YOUR INSTRUCTIONS: Go through the entries, filter for the word "clock", and copy every line that has it.

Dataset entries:
_ _ _ _ _ _ _

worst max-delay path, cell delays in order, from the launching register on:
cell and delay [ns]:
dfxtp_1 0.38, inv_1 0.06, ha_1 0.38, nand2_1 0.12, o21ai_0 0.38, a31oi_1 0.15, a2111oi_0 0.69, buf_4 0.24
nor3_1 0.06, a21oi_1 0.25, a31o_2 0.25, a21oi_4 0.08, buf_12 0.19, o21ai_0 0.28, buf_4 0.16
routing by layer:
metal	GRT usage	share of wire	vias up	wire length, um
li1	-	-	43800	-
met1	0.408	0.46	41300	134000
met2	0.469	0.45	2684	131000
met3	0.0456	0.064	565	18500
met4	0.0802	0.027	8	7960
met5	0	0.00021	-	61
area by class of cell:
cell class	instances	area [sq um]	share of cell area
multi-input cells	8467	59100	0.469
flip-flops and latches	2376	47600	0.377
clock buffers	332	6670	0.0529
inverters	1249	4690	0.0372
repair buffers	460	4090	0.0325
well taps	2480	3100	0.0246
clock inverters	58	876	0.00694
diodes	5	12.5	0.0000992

_ _ _ _ _ _ _

ANSWER TO THE PROBLEM:
clock buffers	332	6670	0.0529
clock inverters	58	876	0.00694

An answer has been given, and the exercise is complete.